(Extracted data begins)

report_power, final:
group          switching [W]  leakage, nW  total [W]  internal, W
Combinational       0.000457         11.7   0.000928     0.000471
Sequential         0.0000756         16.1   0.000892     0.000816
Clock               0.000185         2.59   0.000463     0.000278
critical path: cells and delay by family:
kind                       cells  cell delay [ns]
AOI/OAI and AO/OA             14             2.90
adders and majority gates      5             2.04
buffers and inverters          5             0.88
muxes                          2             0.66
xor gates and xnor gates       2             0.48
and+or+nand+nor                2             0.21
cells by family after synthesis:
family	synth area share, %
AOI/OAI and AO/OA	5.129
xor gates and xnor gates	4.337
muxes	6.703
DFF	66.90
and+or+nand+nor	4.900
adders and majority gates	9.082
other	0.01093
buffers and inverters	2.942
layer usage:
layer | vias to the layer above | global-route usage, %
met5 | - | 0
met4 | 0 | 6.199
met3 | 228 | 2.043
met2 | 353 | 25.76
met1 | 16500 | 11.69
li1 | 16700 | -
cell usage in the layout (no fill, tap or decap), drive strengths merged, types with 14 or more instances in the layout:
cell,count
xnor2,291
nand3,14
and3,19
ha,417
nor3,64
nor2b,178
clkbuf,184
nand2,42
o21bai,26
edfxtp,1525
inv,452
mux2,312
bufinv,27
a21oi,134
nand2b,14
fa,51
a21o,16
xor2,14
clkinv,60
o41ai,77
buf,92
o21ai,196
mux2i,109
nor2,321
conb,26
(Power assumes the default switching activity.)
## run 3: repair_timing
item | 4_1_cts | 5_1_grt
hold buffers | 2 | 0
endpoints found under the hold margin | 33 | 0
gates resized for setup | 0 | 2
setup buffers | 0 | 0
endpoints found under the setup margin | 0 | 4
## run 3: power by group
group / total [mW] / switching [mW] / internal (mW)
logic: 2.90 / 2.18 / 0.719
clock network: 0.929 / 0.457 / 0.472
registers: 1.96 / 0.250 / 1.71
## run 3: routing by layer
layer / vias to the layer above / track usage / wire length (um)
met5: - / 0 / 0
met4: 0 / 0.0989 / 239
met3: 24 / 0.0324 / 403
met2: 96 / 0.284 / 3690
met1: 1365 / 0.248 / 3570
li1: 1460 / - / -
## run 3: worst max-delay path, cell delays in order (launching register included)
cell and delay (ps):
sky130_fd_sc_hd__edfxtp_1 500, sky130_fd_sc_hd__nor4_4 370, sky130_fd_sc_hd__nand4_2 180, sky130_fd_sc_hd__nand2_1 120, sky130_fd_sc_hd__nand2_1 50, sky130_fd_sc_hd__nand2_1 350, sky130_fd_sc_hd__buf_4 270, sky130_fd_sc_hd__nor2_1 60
<file path="src/rss_pkg.sv">
package rss_pkg;

  // Fixed field widths of the request and response items and of the notch mask.
  localparam int LETTER_W = 5;
  localparam int FUNC_W   = 3;
  localparam int STATUS_W = 2;
  localparam int NOTCH_W  = 26;

  // Default alphabet size.
  localparam int ALPHABET_DEF = 26;

  // Function codes.
  localparam logic [FUNC_W-1:0] FUNC_FORWARD = 3'd0;
  localparam logic [FUNC_W-1:0] FUNC_REVERSE = 3'd1;
  localparam logic [FUNC_W-1:0] FUNC_STEP    = 3'd2;
  localparam logic [FUNC_W-1:0] FUNC_LOAD    = 3'd3;
  localparam logic [FUNC_W-1:0] FUNC_ASSIGN  = 3'd4;
  localparam logic [FUNC_W-1:0] FUNC_CHECK   = 3'd5;

  // Status codes.
  localparam logic [STATUS_W-1:0] STATUS_OK        = 2'd0;
  localparam logic [STATUS_W-1:0] STATUS_BAD_INDEX = 2'd1;
  localparam logic [STATUS_W-1:0] STATUS_BAD_MAP   = 2'd2;

  typedef struct packed {
    logic [FUNC_W-1:0]   func;
    logic [LETTER_W-1:0] entry_index;
    logic [LETTER_W-1:0] letter;
  } req_t;

  typedef struct packed {
    logic [LETTER_W-1:0] out_letter;
    logic                notch_hit;
    logic [STATUS_W-1:0] status;
    logic [LETTER_W-1:0] position;
  } rsp_t;

endpackage

</file>
<file path="src/rss_table.sv">
// Substitution table: one write port and one registered read port. A write
// to the entry that is read in the same cycle is forwarded to the read data.
// The read data holds while no read is issued.
module rss_table #(
  parameter int DEPTH = rss_pkg::ALPHABET_DEF
) (
  input  logic                          clk,
  input  logic                          we,
  input  logic [$clog2(DEPTH)-1:0]      waddr,
  input  logic [rss_pkg::LETTER_W-1:0]  wdata,
  input  logic                          re,
  input  logic [$clog2(DEPTH)-1:0]      raddr,
  output logic [rss_pkg::LETTER_W-1:0]  rdata
);
  import rss_pkg::*;

  logic [LETTER_W-1:0] mem [DEPTH];
  logic [LETTER_W-1:0] mem_q;
  logic [LETTER_W-1:0] fwd_data;
  logic                fwd_hit;

  // Storage write.
  always_ff @(posedge clk) begin
    if (we) begin
      mem[waddr] <= wdata;
    end
  end

  // Registered read with capture of a colliding write.
  always_ff @(posedge clk) begin
    if (re) begin
      mem_q    <= mem[raddr];
      fwd_hit  <= we && (waddr == raddr);
      fwd_data <= wdata;
    end
  end

  assign rdata = fwd_hit ? fwd_data : mem_q;

endmodule

</file>
<file path="src/rotor_substitution_stepper.sv">
// One cipher rotor over an alphabet of ALPHABET letters. The wiring and its
// inverse live in two small synchronous tables; a request is accepted every
// cycle unless the response stalls, and goes through the table read, then
// the check and result register. This rate is set by the single read port
// of each table: a cipher request reads one entry of each table and uses
// one, a load request reads the old wiring entry to free its letter and
// writes both tables when the response is formed. The rotor position is
// updated at acceptance, so step and assign requests take effect for the
// very next request. Configuration (start position and notch mask) may be
// written only while the rotor holds no request.
module rotor_substitution_stepper #(
  parameter int ALPHABET = rss_pkg::ALPHABET_DEF
) (
  input  logic                         clk,
  input  logic                         rst,
  input  logic                         req_valid,
  output logic                         req_stall,
  input  rss_pkg::req_t                req,
  output logic                         rsp_valid,
  input  logic                         rsp_stall,
  output rss_pkg::rsp_t                rsp,
  input  logic                         cfg_wen,
  input  logic [0:0]                   cfg_idx,
  input  logic [rss_pkg::NOTCH_W-1:0]  cfg_wdata
);
  import rss_pkg::*;

  localparam int AW = $clog2(ALPHABET);
  localparam logic [LETTER_W:0]   A_EXT    = (LETTER_W+1)'(ALPHABET);
  localparam logic [LETTER_W-1:0] POS_LAST = LETTER_W'(ALPHABET - 1);
  localparam logic [0:0] CFG_START = 1'b0;
  localparam logic [0:0] CFG_NOTCH = 1'b1;

  // Configuration registers.
  logic [LETTER_W-1:0] start_position;
  logic [NOTCH_W-1:0]  notch_mask;

  // Rotor state.
  logic [LETTER_W-1:0] pos;
  logic [LETTER_W-1:0] pos_next;
  logic [ALPHABET-1:0] used;
  logic [ALPHABET-1:0] written;

  // Second stage.
  logic                s1_valid;
  logic [FUNC_W-1:0]   s1_func;
  logic [LETTER_W-1:0] s1_idx;
  logic [LETTER_W-1:0] s1_let;
  logic [LETTER_W-1:0] s1_pos;
  logic                s1_adv;

  logic                accept;
  logic [LETTER_W:0]   cipher_sum;
  logic [LETTER_W:0]   cipher_wrap;
  logic [AW-1:0]       cipher_addr;
  logic [AW-1:0]       wiring_raddr;

  logic [LETTER_W-1:0] wiring_q;
  logic [LETTER_W-1:0] inverse_q;

  logic                complete;
  logic                let_bad;
  logic                idx_bad;
  logic [ALPHABET-1:0] freed;
  logic                load_ok;
  logic [LETTER_W-1:0] cipher_v;
  logic [LETTER_W:0]   diff_direct;
  logic [LETTER_W:0]   diff_wrap;
  logic [31:0]         notch_ext;
  rsp_t                rsp_next;

  // Request handshake: the second stage moves on whenever the response
  // register is empty or being taken. Nothing is taken during reset.
  assign s1_adv    = s1_valid && (!rsp_valid || !rsp_stall);
  assign req_stall = rst || (s1_valid && !s1_adv);
  assign accept    = req_valid && !req_stall;

  // Position update at acceptance.
  always_comb begin
    pos_next = pos;
    case (req.func)
      FUNC_STEP: begin
        pos_next = (pos == POS_LAST) ? '0 : pos + 1'b1;
      end
      FUNC_ASSIGN: begin
        if ({1'b0, start_position} < A_EXT) begin
          pos_next = start_position;
        end
      end
      default: begin
        pos_next = pos;
      end
    endcase
  end

  // Cipher table address: (letter + position) mod ALPHABET.
  assign cipher_sum   = {1'b0, req.letter} + {1'b0, pos};
  assign cipher_wrap  = (cipher_sum >= A_EXT) ? cipher_sum - A_EXT : cipher_sum;
  assign cipher_addr  = cipher_wrap[AW-1:0];
  assign wiring_raddr = (req.func == FUNC_LOAD) ? req.entry_index[AW-1:0] : cipher_addr;

  // Stage two checks.
  assign complete = &used;
  assign let_bad  = {1'b0, s1_let} >= A_EXT;
  assign idx_bad  = {1'b0, s1_idx} >= A_EXT;

  // A rewritten entry first releases its previous letter.
  always_comb begin
    freed = used;
    if (written[s1_idx[AW-1:0]]) begin
      freed = used & ~(ALPHABET'(1) << wiring_q[AW-1:0]);
    end
  end

  assign load_ok = s1_adv && (s1_func == FUNC_LOAD) && !let_bad && !idx_bad
                   && !freed[s1_let[AW-1:0]];

  // Cipher output: (table value - position) mod ALPHABET.
  assign cipher_v    = (s1_func == FUNC_FORWARD) ? wiring_q : inverse_q;
  assign diff_direct = {1'b0, cipher_v} - {1'b0, s1_pos};
  assign diff_wrap   = {1'b0, cipher_v} + A_EXT - {1'b0, s1_pos};
  assign notch_ext   = {{(32-NOTCH_W){1'b0}}, notch_mask};

  // Response formation.
  always_comb begin
    rsp_next            = '0;
    rsp_next.position   = s1_pos;
    rsp_next.notch_hit  = notch_ext[s1_pos];
    rsp_next.status     = STATUS_OK;
    case (s1_func)
      FUNC_FORWARD, FUNC_REVERSE: begin
        if (let_bad) begin
          rsp_next.status = STATUS_BAD_INDEX;
        end else if (!complete) begin
          rsp_next.status = STATUS_BAD_MAP;
        end else if (cipher_v >= s1_pos) begin
          rsp_next.out_letter = diff_direct[LETTER_W-1:0];
        end else begin
          rsp_next.out_letter = diff_wrap[LETTER_W-1:0];
        end
      end
      FUNC_STEP: begin
        rsp_next.status = STATUS_OK;
      end
      FUNC_LOAD: begin
        if (let_bad || idx_bad) begin
          rsp_next.status = STATUS_BAD_INDEX;
        end else if (freed[s1_let[AW-1:0]]) begin
          rsp_next.status = STATUS_BAD_MAP;
        end
      end
      FUNC_ASSIGN: begin
        if ({1'b0, start_position} >= A_EXT) begin
          rsp_next.status = STATUS_BAD_INDEX;
        end
      end
      FUNC_CHECK: begin
        rsp_next.status = complete ? STATUS_OK : STATUS_BAD_MAP;
      end
      default: begin
        rsp_next.status = STATUS_BAD_INDEX;
      end
    endcase
  end

  // Wiring table: written at the entry index, read at the entry index for a
  // load and at the cipher address otherwise.
  rss_table #(
    .DEPTH (ALPHABET)
  ) u_wiring (
    .clk   (clk),
    .we    (load_ok),
    .waddr (s1_idx[AW-1:0]),
    .wdata (s1_let),
    .re    (accept),
    .raddr (wiring_raddr),
    .rdata (wiring_q)
  );

  // Inverse table: written at the letter, read at the cipher address.
  rss_table #(
    .DEPTH (ALPHABET)
  ) u_inverse (
    .clk   (clk),
    .we    (load_ok),
    .waddr (s1_let[AW-1:0]),
    .wdata (s1_idx),
    .re    (accept),
    .raddr (cipher_addr),
    .rdata (inverse_q)
  );

  // Configuration registers.
  always_ff @(posedge clk) begin
    if (rst) begin
      start_position <= '0;
      notch_mask     <= '0;
    end else if (cfg_wen) begin
      case (cfg_idx)
        CFG_START: start_position <= cfg_wdata[LETTER_W-1:0];
        CFG_NOTCH: notch_mask     <= cfg_wdata;
        default:   notch_mask     <= notch_mask;
      endcase
    end
  end

  // Position and wiring bookkeeping.
  always_ff @(posedge clk) begin
    if (rst) begin
      pos     <= '0;
      used    <= '0;
      written <= '0;
    end else begin
      if (accept) begin
        pos <= pos_next;
      end
      if (load_ok) begin
        used                    <= freed | (ALPHABET'(1) << s1_let[AW-1:0]);
        written[s1_idx[AW-1:0]] <= 1'b1;
      end
    end
  end

  // Second stage valid.
  always_ff @(posedge clk) begin
    if (rst) begin
      s1_valid <= 1'b0;
    end else if (accept) begin
      s1_valid <= 1'b1;
    end else if (s1_adv) begin
      s1_valid <= 1'b0;
    end
  end

  // Second stage payload.
  always_ff @(posedge clk) begin
    if (accept) begin
      s1_func <= req.func;
      s1_idx  <= req.entry_index;
      s1_let  <= req.letter;
      s1_pos  <= pos_next;
    end
  end

  // Response register.
  always_ff @(posedge clk) begin
    if (rst) begin
      rsp_valid <= 1'b0;
    end else if (s1_adv) begin
      rsp_valid <= 1'b1;
    end else if (!rsp_stall) begin
      rsp_valid <= 1'b0;
    end
  end

  always_ff @(posedge clk) begin
    if (s1_adv) begin
      rsp <= rsp_next;
    end
  end

endmodule
</file>
===== src/fre_pkg.sv =====
// shared types, constants and the byte classifier for the fasta base encoder
`default_nettype none
package fre_pkg;

  localparam int MAX_SEQ_LEN_DEF = 1048576;
  localparam int SEQ_LEN_W       = 21;
  localparam int POS_W           = 20;
  localparam int CODE_W          = 3;
  localparam int BYTE_W          = 8;
  localparam int TDATA_OUT_W     = 24;
  localparam int APB_ADDR_W      = 3;
  localparam int APB_DATA_W      = 32;
  localparam int QUEUE_DEPTH     = 4;

  // register index, taken from paddr[2]
  localparam logic REG_SEQ_LEN = 1'b0;

  localparam logic [CODE_W-1:0] CODE_SHORT = 3'd0;
  localparam logic [CODE_W-1:0] CODE_T     = 3'd1;
  localparam logic [CODE_W-1:0] CODE_C     = 3'd2;
  localparam logic [CODE_W-1:0] CODE_G     = 3'd3;
  localparam logic [CODE_W-1:0] CODE_A     = 3'd4;
  localparam logic [CODE_W-1:0] CODE_N     = 3'd5;
  localparam logic [CODE_W-1:0] CODE_GAP   = 3'd6;

  localparam logic [BYTE_W-1:0] CH_GT    = 8'h3E;
  localparam logic [BYTE_W-1:0] CH_LF    = 8'h0A;
  localparam logic [BYTE_W-1:0] CH_CR    = 8'h0D;
  localparam logic [BYTE_W-1:0] CH_TAB   = 8'h09;
  localparam logic [BYTE_W-1:0] CH_DASH  = 8'h2D;
  localparam logic [BYTE_W-1:0] CH_QUEST = 8'h3F;
  localparam logic [BYTE_W-1:0] CH_A_UP  = 8'h41;
  localparam logic [BYTE_W-1:0] CH_A_LO  = 8'h61;
  localparam logic [BYTE_W-1:0] CH_C_UP  = 8'h43;
  localparam logic [BYTE_W-1:0] CH_C_LO  = 8'h63;
  localparam logic [BYTE_W-1:0] CH_G_UP  = 8'h47;
  localparam logic [BYTE_W-1:0] CH_G_LO  = 8'h67;
  localparam logic [BYTE_W-1:0] CH_T_UP  = 8'h54;
  localparam logic [BYTE_W-1:0] CH_T_LO  = 8'h74;
  localparam logic [BYTE_W-1:0] CH_U_UP  = 8'h55;
  localparam logic [BYTE_W-1:0] CH_U_LO  = 8'h75;
  localparam logic [BYTE_W-1:0] CH_N_UP  = 8'h4E;
  localparam logic [BYTE_W-1:0] CH_N_LO  = 8'h6E;

  // one classified input byte as it sits in the queue
  typedef struct packed {
    logic              eof;
    logic              is_gt;
    logic              is_eol;
    logic [CODE_W-1:0] code;
  } fre_class_t;

  typedef struct packed {
    logic full;
    logic empty;
  } fre_qstat_t;

  function automatic logic [CODE_W-1:0] encode_byte(input logic [BYTE_W-1:0] b);
    logic [CODE_W-1:0] c;
    case (b) inside
      CH_A_UP, CH_A_LO:                   c = CODE_A;
      CH_C_UP, CH_C_LO:                   c = CODE_C;
      CH_G_UP, CH_G_LO:                   c = CODE_G;
      CH_T_UP, CH_T_LO, CH_U_UP, CH_U_LO: c = CODE_T;
      CH_N_UP, CH_N_LO, CH_QUEST:         c = CODE_N;
      CH_DASH:                            c = CODE_GAP;
      default:                            c = CODE_SHORT;
    endcase
    return c;
  endfunction

endpackage
`default_nettype wire


===== src/fre_front.sv =====
// input side: takes stream bytes and classifies them for the queue
`default_nettype none
module fre_front (
  input  wire logic                        s_axis_tvalid,
  output logic                             s_axis_tready,
  input  wire logic [fre_pkg::BYTE_W-1:0]  s_axis_tdata,
  input  wire logic                        s_axis_tlast,
  input  wire fre_pkg::fre_qstat_t         qstat,
  output logic                             push,
  output fre_pkg::fre_class_t              push_item
);

  assign s_axis_tready = !qstat.full;
  assign push          = s_axis_tvalid && s_axis_tready;

  always_comb begin
    push_item.eof    = s_axis_tlast;
    push_item.is_gt  = (s_axis_tdata == fre_pkg::CH_GT);
    push_item.is_eol = (s_axis_tdata == fre_pkg::CH_LF) || (s_axis_tdata == fre_pkg::CH_CR) ||
                       (s_axis_tdata == fre_pkg::CH_TAB);
    push_item.code   = fre_pkg::encode_byte(s_axis_tdata);
  end

endmodule
`default_nettype wire


===== src/fre_queue.sv =====
// small fifo of classified bytes between front and back
`default_nettype none
module fre_queue #(
  parameter int DEPTH = fre_pkg::QUEUE_DEPTH
) (
  input  wire logic                clk,
  input  wire logic                rst,
  input  wire logic                push,
  input  wire fre_pkg::fre_class_t push_item,
  input  wire logic                pop,
  output fre_pkg::fre_class_t      pop_item,
  output logic                     pop_valid,
  output fre_pkg::fre_qstat_t      qstat
);

  localparam int PTR_W = (DEPTH > 1) ? $clog2(DEPTH) : 1;
  localparam int CNT_W = $clog2(DEPTH + 1);

  fre_pkg::fre_class_t entries [DEPTH];
  logic [PTR_W-1:0] wr_ptr;
  logic [PTR_W-1:0] rd_ptr;
  logic [CNT_W-1:0] count;

  assign qstat.full  = (count == CNT_W'(DEPTH));
  assign qstat.empty = (count == '0);
  assign pop_valid   = !qstat.empty;
  assign pop_item    = entries[rd_ptr];

  always_ff @(posedge clk) begin
    if (push) begin
      entries[wr_ptr] <= push_item;
    end
  end

  always_ff @(posedge clk) begin
    if (rst) begin
      wr_ptr <= '0;
      rd_ptr <= '0;
      count  <= '0;
    end else begin
      if (push) begin
        wr_ptr <= (wr_ptr == PTR_W'(DEPTH - 1)) ? '0 : wr_ptr + PTR_W'(1);
      end
      if (pop) begin
        rd_ptr <= (rd_ptr == PTR_W'(DEPTH - 1)) ? '0 : rd_ptr + PTR_W'(1);
      end
      case ({push, pop})
        2'b10:   count <= count + CNT_W'(1);
        2'b01:   count <= count - CNT_W'(1);
        default: count <= count;
      endcase
    end
  end

endmodule
`default_nettype wire


===== src/fre_back.sv =====
// parser state machine and output register
`default_nettype none
module fre_back #(
  parameter int LEN_W = fre_pkg::SEQ_LEN_W
) (
  input  wire logic                        clk,
  input  wire logic                        rst,
  input  wire logic [LEN_W-1:0]            eff_len,
  input  wire fre_pkg::fre_class_t         pop_item,
  input  wire logic                        pop_valid,
  output logic                             pop,
  output logic                             m_axis_tvalid,
  input  wire logic                        m_axis_tready,
  output logic [fre_pkg::CODE_W-1:0]       out_code,
  output logic [fre_pkg::POS_W-1:0]        out_pos,
  output logic                             m_axis_tlast
);

  typedef enum logic [2:0] {
    PH_SEEK = 3'b001,
    PH_HEAD = 3'b010,
    PH_SEQ  = 3'b100
  } phase_t;

  phase_t           phase, phase_next;
  logic [LEN_W-1:0] count, count_next;
  logic             res_valid;
  logic [fre_pkg::CODE_W-1:0] res_code;
  logic             res_last;
  logic [LEN_W:0]   count_inc;
  logic             hit_len;

  assign pop       = pop_valid && (!m_axis_tvalid || m_axis_tready);
  assign count_inc = (LEN_W+1)'(count) + (LEN_W+1)'(1);
  assign hit_len   = count_inc >= (LEN_W+1)'(eff_len);

  always_comb begin
    phase_next = phase;
    count_next = count;
    res_valid  = 1'b0;
    res_code   = fre_pkg::CODE_SHORT;
    res_last   = 1'b0;
    unique case (phase)
      PH_SEQ: begin
        if (pop_item.eof || pop_item.is_gt) begin
          res_valid  = 1'b1;
          res_last   = 1'b1;
          count_next = '0;
          phase_next = pop_item.eof ? PH_SEEK : PH_HEAD;
        end else if (pop_item.code != fre_pkg::CODE_SHORT) begin
          res_valid = 1'b1;
          res_code  = pop_item.code;
          res_last  = hit_len;
          if (hit_len) begin
            count_next = '0;
            phase_next = PH_SEEK;
          end else begin
            count_next = count_inc[LEN_W-1:0];
          end
        end
      end
      PH_HEAD: begin
        if (pop_item.eof) begin
          phase_next = PH_SEEK;
          count_next = '0;
        end else if (pop_item.is_eol) begin
          phase_next = PH_SEQ;
          count_next = '0;
        end
      end
      default: begin
        count_next = '0;
        phase_next = (!pop_item.eof && pop_item.is_gt) ? PH_HEAD : PH_SEEK;
      end
    endcase
  end

  always_ff @(posedge clk) begin
    if (rst) begin
      phase         <= PH_SEEK;
      count         <= '0;
      m_axis_tvalid <= 1'b0;
    end else begin
      if (pop) begin
        phase <= phase_next;
        count <= count_next;
      end
      if (pop && res_valid) begin
        m_axis_tvalid <= 1'b1;
      end else if (m_axis_tready) begin
        m_axis_tvalid <= 1'b0;
      end
    end
  end

  always_ff @(posedge clk) begin
    if (pop && res_valid) begin
      out_code     <= res_code;
      out_pos      <= count[fre_pkg::POS_W-1:0];
      m_axis_tlast <= res_last;
    end
  end

endmodule
`default_nettype wire


===== src/fasta_record_base_encoder.sv =====
// FASTA record base encoder: byte stream in, one nucleotide code per symbol out
//
// input stream: one text byte per transfer on s_axis_tdata; s_axis_tlast set
// marks end of file (that byte is not parsed). output stream: one result per
// recognized symbol, m_axis_tdata = {pad, position, base_code}, m_axis_tlast
// on the final symbol of a record or on the short-record result (code 0).
// seq_length is set over the apb port at address 0; the user must set it only
// while no stream is moving, as the block itself does not enforce this; zero
// acts as 1 and values above MAX_SEQ_LEN act as MAX_SEQ_LEN. throughput: one
// byte per clock sustained while m_axis_tready does not stall the output. a
// result goes from its byte transfer into the queue, then through the parser
// into the output register. a four-entry queue sits between the classifier and
// the parser, so s_axis_tready drops only after four bytes back up behind a
// stalled m_axis_tready; the output register holds its result until taken.
// reset: parser returns to seeking a '>' header, queue and output clear,
// seq_length returns to 1.
`default_nettype none
module fasta_record_base_encoder #(
  parameter int MAX_SEQ_LEN = fre_pkg::MAX_SEQ_LEN_DEF
) (
  input  wire logic                             clk,
  input  wire logic                             rst,
  input  wire logic                             s_axis_tvalid,
  output logic                                  s_axis_tready,
  input  wire logic [fre_pkg::BYTE_W-1:0]       s_axis_tdata,   // [7:0] symbol_byte
  input  wire logic                             s_axis_tlast,   // end_of_file
  output logic                                  m_axis_tvalid,
  input  wire logic                             m_axis_tready,
  output logic [fre_pkg::TDATA_OUT_W-1:0]       m_axis_tdata,   // [2:0] base_code, [22:3] position
  output logic                                  m_axis_tlast,   // last
  input  wire logic                             psel,
  input  wire logic                             penable,
  input  wire logic                             pwrite,
  input  wire logic [fre_pkg::APB_ADDR_W-1:0]   paddr,
  input  wire logic [fre_pkg::APB_DATA_W-1:0]   pwdata,
  output logic [fre_pkg::APB_DATA_W-1:0]        prdata,
  output logic                                  pready
);

  localparam int CNT_BITS = $clog2(MAX_SEQ_LEN + 1);
  localparam int LEN_W    = (CNT_BITS > fre_pkg::SEQ_LEN_W) ? CNT_BITS : fre_pkg::SEQ_LEN_W;

  logic [fre_pkg::SEQ_LEN_W-1:0] seq_length;
  logic [LEN_W-1:0]              eff_len;
  logic [LEN_W-1:0]              len_ext;
  logic                          cfg_wr;

  fre_pkg::fre_class_t push_item, pop_item;
  fre_pkg::fre_qstat_t qstat;
  logic                push, pop, pop_valid;
  logic [fre_pkg::CODE_W-1:0] out_code;
  logic [fre_pkg::POS_W-1:0]  out_pos;

  // apb register
  assign pready  = 1'b1;
  assign cfg_wr  = psel && penable && pwrite && pready &&
                   (paddr[2] == fre_pkg::REG_SEQ_LEN);
  assign prdata  = (paddr[2] == fre_pkg::REG_SEQ_LEN) ?
                   fre_pkg::APB_DATA_W'(seq_length) : '0;
  assign len_ext = LEN_W'(seq_length);

  always_ff @(posedge clk) begin
    if (rst) begin
      seq_length <= fre_pkg::SEQ_LEN_W'(1);
      eff_len    <= LEN_W'(1);
    end else begin
      if (cfg_wr) begin
        seq_length <= pwdata[fre_pkg::SEQ_LEN_W-1:0];
      end
      // clamped length, registered from seq_length after a write
      if (seq_length == '0) begin
        eff_len <= LEN_W'(1);
      end else if (len_ext > LEN_W'(MAX_SEQ_LEN)) begin
        eff_len <= LEN_W'(MAX_SEQ_LEN);
      end else begin
        eff_len <= len_ext;
      end
    end
  end

  fre_front u_front (
    .s_axis_tvalid (s_axis_tvalid),
    .s_axis_tready (s_axis_tready),
    .s_axis_tdata  (s_axis_tdata),
    .s_axis_tlast  (s_axis_tlast),
    .qstat         (qstat),
    .push          (push),
    .push_item     (push_item)
  );

  fre_queue #(
    .DEPTH (fre_pkg::QUEUE_DEPTH)
  ) u_queue (
    .clk       (clk),
    .rst       (rst),
    .push      (push),
    .push_item (push_item),
    .pop       (pop),
    .pop_item  (pop_item),
    .pop_valid (pop_valid),
    .qstat     (qstat)
  );

  fre_back #(
    .LEN_W (LEN_W)
  ) u_back (
    .clk           (clk),
    .rst           (rst),
    .eff_len       (eff_len),
    .pop_item      (pop_item),
    .pop_valid     (pop_valid),
    .pop           (pop),
    .m_axis_tvalid (m_axis_tvalid),
    .m_axis_tready (m_axis_tready),
    .out_code      (out_code),
    .out_pos       (out_pos),
    .m_axis_tlast  (m_axis_tlast)
  );

  assign m_axis_tdata = {1'b0, out_pos, out_code};

`ifndef SYNTHESIS
  a_queue_state: assert property (@(posedge clk) disable iff (rst)
    !(qstat.full && qstat.empty))
    else $error("queue reports full and empty at once");

  a_short_is_last: assert property (@(posedge clk) disable iff (rst)
    (m_axis_tvalid && out_code == fre_pkg::CODE_SHORT) |-> m_axis_tlast)
    else $error("short-record result without last");

  a_reset_clears_out: assert property (@(posedge clk) $past(rst) |-> !m_axis_tvalid)
    else $error("output valid right after reset");
`endif

endmodule
`default_nettype wire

(Extracted data ends)

The entries above hold the needed span. Transcribe exactly the lines from the one with "case (cfg_idx)" to the one with "s1_func <= req.func;", both included.

**Solution for this task**.
      case (cfg_idx)
        CFG_START: start_position <= cfg_wdata[LETTER_W-1:0];
        CFG_NOTCH: notch_mask     <= cfg_wdata;
        default:   notch_mask     <= notch_mask;
      endcase
    end
  end

  // Position and wiring bookkeeping.
  always_ff @(posedge clk) begin
    if (rst) begin
      pos     <= '0;
      used    <= '0;
      written <= '0;
    end else begin
      if (accept) begin
        pos <= pos_next;
      end
      if (load_ok) begin
        used                    <= freed | (ALPHABET'(1) << s1_let[AW-1:0]);
        written[s1_idx[AW-1:0]] <= 1'b1;
      end
    end
  end

  // Second stage valid.
  always_ff @(posedge clk) begin
    if (rst) begin
      s1_valid <= 1'b0;
    end else if (accept) begin
      s1_valid <= 1'b1;
    end else if (s1_adv) begin
      s1_valid <= 1'b0;
    end
  end

  // Second stage payload.
  always_ff @(posedge clk) begin
    if (accept) begin
      s1_func <= req.func;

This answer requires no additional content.